Surrounded by an ocher wall with white crosses, such as the one shown here, and laid out like a city with wide avenues and cross streets, there is clearly class division here.
The Cuban government maintains the tombs and monuments … at least for the rich who imported Italian marble to show off their wealth along Avenida Cristóbal Colón, the main street. A good percentage of the other statues, monuments, and tombs, however, are crumbling, their families long gone, many probably now in Little Havana in Miami. It is sad to see the marked differences between the social strata in a country that supposedly did away with that during the revolution.
Money is money, and corruption happens in any country. Practicality also plays a large role. After all, visitors come to see the elegant and lavish monuments, so the government takes care of those first.

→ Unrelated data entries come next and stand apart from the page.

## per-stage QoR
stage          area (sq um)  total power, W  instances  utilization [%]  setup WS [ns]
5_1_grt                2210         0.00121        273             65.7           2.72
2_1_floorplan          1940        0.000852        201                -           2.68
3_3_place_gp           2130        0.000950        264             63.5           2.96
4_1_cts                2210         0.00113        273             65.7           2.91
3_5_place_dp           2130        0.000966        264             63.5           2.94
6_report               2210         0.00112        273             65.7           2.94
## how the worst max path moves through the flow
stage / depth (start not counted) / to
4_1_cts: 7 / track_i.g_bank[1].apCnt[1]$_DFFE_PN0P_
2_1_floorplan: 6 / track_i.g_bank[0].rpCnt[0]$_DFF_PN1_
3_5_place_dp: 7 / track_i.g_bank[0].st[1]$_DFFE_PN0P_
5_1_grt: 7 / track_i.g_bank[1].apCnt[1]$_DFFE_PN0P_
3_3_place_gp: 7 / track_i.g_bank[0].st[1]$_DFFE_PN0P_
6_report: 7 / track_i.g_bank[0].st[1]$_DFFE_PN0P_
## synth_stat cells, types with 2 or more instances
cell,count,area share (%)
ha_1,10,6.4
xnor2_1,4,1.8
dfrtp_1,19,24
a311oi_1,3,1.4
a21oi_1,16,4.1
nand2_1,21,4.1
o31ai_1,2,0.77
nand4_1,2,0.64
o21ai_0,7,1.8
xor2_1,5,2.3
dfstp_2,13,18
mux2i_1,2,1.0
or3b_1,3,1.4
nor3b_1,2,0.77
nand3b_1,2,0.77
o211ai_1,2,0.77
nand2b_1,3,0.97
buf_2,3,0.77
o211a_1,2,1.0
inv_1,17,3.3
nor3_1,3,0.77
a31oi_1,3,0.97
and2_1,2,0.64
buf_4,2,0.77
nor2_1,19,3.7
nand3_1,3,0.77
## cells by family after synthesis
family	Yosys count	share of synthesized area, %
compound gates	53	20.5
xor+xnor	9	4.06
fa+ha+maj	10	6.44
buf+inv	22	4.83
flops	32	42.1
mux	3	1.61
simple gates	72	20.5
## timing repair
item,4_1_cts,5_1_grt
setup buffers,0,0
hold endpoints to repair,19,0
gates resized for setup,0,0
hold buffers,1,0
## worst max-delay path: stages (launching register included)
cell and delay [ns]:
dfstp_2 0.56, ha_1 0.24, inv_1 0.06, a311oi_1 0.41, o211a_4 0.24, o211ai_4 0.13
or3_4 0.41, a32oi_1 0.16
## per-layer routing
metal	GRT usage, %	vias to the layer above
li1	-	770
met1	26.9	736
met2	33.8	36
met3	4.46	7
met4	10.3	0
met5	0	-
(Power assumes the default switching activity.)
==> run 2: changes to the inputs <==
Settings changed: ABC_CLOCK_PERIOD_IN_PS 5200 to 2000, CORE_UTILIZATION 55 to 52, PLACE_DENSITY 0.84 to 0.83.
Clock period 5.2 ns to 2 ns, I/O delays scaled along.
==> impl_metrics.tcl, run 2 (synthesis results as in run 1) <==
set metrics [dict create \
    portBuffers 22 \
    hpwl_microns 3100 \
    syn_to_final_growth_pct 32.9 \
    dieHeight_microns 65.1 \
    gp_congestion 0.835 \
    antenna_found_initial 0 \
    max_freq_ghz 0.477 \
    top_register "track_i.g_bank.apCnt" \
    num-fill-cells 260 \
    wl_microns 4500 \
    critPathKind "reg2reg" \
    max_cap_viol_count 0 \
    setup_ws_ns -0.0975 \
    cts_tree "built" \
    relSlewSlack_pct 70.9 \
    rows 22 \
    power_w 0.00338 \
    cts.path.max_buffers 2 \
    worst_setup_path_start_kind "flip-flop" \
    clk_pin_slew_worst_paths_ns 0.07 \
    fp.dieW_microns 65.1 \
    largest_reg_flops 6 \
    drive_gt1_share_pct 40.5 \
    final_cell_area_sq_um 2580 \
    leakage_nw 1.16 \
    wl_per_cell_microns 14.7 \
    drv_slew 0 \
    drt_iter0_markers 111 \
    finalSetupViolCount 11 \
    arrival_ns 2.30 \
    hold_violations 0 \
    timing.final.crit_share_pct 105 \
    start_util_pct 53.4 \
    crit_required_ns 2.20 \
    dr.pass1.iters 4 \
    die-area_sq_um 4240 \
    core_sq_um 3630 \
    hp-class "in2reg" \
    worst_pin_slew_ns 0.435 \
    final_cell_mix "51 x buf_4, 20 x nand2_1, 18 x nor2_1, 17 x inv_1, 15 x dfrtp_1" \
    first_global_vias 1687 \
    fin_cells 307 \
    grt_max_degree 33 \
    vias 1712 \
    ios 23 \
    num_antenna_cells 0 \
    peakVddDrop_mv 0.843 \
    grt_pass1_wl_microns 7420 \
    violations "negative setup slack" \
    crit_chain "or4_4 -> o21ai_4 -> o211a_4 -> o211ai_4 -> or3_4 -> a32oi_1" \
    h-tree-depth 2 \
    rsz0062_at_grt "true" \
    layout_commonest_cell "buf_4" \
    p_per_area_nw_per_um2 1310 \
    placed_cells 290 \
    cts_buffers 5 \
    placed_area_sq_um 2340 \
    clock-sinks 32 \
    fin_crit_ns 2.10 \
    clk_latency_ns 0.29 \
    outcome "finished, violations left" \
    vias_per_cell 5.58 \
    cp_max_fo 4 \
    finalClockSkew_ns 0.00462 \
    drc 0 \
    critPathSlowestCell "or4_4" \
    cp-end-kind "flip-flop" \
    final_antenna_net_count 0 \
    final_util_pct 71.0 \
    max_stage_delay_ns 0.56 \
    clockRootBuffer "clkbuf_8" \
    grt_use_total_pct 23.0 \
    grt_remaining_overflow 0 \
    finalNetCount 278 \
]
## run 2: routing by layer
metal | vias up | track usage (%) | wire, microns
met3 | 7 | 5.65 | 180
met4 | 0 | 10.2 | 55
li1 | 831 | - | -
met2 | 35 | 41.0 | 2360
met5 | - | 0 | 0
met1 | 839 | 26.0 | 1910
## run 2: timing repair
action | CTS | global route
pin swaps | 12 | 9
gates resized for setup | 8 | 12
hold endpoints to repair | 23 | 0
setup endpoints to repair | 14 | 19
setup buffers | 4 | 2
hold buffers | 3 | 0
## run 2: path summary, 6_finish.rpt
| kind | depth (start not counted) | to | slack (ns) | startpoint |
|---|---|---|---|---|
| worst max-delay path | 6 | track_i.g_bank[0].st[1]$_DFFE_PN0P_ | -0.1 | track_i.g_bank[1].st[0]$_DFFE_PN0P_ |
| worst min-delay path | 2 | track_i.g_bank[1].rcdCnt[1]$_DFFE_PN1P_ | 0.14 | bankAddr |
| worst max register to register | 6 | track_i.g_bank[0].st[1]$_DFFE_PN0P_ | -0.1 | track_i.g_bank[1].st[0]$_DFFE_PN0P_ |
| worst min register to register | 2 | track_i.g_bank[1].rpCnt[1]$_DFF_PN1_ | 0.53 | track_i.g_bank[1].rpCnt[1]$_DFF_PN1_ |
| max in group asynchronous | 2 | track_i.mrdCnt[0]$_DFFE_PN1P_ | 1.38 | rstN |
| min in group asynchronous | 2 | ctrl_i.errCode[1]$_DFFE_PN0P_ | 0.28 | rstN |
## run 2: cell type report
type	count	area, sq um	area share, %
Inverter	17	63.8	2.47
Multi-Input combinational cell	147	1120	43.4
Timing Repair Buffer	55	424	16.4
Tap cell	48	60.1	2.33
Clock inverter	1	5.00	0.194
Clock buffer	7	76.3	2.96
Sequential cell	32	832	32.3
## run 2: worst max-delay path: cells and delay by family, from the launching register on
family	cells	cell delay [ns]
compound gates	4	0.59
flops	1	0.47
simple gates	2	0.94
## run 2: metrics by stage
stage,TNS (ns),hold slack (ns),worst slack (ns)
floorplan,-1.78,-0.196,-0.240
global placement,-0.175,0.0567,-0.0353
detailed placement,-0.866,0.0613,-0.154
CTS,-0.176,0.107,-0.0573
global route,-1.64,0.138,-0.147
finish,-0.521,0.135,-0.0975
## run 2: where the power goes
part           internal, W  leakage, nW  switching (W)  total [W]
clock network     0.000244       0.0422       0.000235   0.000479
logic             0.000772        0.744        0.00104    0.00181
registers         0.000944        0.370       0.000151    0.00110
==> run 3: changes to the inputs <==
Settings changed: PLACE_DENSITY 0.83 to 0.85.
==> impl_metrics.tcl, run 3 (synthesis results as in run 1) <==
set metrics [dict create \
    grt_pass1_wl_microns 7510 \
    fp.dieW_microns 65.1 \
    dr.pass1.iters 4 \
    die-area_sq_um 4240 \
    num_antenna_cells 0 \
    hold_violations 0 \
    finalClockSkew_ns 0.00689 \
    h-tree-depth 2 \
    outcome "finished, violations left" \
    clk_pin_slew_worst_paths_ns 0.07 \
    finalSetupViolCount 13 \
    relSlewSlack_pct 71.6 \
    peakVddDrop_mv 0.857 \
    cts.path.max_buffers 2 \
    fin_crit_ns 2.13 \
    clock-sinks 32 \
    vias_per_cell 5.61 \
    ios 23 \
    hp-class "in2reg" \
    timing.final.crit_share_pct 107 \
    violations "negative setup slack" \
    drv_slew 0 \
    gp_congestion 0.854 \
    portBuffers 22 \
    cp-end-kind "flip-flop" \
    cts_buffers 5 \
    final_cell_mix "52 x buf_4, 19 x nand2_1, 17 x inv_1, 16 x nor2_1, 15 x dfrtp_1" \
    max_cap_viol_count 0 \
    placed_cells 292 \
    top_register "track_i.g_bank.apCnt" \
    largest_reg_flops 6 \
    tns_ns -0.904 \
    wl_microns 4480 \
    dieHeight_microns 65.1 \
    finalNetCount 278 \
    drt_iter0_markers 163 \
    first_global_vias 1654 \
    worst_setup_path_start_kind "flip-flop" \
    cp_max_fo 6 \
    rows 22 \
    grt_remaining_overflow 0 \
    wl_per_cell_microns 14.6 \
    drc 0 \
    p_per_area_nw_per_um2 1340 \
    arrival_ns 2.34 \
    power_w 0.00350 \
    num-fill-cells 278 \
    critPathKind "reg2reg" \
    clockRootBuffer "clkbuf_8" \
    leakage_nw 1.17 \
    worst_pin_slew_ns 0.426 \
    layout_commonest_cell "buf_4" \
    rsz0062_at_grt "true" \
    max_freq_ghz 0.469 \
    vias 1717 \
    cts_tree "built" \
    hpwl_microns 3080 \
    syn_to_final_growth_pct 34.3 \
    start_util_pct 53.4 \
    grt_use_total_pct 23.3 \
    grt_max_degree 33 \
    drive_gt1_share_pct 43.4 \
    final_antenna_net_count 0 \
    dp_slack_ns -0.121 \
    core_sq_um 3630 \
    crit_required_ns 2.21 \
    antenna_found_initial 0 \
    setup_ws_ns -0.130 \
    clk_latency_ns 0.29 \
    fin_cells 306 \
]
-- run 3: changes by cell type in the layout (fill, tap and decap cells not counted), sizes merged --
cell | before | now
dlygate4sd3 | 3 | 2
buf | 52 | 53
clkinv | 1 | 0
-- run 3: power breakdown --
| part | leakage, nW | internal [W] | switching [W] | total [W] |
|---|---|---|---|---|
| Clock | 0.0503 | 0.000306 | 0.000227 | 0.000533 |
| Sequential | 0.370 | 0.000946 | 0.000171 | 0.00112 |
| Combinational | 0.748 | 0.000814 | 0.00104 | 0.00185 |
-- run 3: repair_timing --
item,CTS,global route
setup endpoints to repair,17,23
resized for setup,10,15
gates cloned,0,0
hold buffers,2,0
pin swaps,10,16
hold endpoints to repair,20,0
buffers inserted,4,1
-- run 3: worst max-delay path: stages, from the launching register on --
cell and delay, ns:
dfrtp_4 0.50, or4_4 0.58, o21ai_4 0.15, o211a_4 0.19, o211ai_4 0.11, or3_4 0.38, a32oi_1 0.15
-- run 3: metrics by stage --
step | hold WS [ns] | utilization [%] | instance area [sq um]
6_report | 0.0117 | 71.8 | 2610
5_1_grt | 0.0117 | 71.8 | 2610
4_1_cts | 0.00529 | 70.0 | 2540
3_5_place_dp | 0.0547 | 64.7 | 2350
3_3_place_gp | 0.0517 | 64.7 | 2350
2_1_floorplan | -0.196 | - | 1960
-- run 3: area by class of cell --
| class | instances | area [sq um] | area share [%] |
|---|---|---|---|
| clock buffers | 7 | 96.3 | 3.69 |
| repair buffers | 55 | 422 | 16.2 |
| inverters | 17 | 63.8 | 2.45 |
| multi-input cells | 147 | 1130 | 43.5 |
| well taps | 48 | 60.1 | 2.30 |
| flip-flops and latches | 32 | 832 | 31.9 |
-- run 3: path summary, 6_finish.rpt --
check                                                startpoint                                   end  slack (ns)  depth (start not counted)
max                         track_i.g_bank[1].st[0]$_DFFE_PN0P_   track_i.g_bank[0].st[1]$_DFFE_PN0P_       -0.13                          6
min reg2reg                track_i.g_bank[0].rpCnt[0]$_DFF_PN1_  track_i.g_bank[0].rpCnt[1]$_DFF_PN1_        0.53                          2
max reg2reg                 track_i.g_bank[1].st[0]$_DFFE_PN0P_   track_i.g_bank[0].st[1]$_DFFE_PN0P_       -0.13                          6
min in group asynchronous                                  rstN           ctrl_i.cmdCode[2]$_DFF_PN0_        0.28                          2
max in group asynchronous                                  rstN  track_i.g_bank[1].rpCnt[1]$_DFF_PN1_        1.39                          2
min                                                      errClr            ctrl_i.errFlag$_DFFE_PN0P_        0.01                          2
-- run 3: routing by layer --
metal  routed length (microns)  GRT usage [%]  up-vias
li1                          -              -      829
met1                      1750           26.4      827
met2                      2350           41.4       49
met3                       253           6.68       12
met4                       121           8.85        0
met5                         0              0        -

Many of the monuments have stories. Near the famous firefighters’ monument stands the lavish, art-deco tomb built for Catalina de Lasa by her second husband. In the early 1900s, they fell in love when both were married to others.
Cuba was then predominately Catholic with little tolerance for such circumstances, so they fled to France and ultimately got an annulment, enabling them to get married. Eventually, they returned to Cuba.
When Catalina died, her husband commissioned René Lalique to design and build her tomb. Made of marble, presumably Italian, and decorated with Lalique glass and sculpted black-granite doors, there is nothing else like it here.
There is a 75-foot-high monument to the firefighters who lost their lives in the great fire of May 17, 1890. Cuban law decrees that no monument may be higher. Catalina’s husband tried to get around this by planting two palm trees in the hope that some day, they would grow higher than the firefighter’s memorial seen in the background. They have not and at this point are unlikely to do so!
The streets and avenues, however, are well maintained. Here, a man slowly and carefully sweeps the leaves aside under a wide, tree-lined avenue.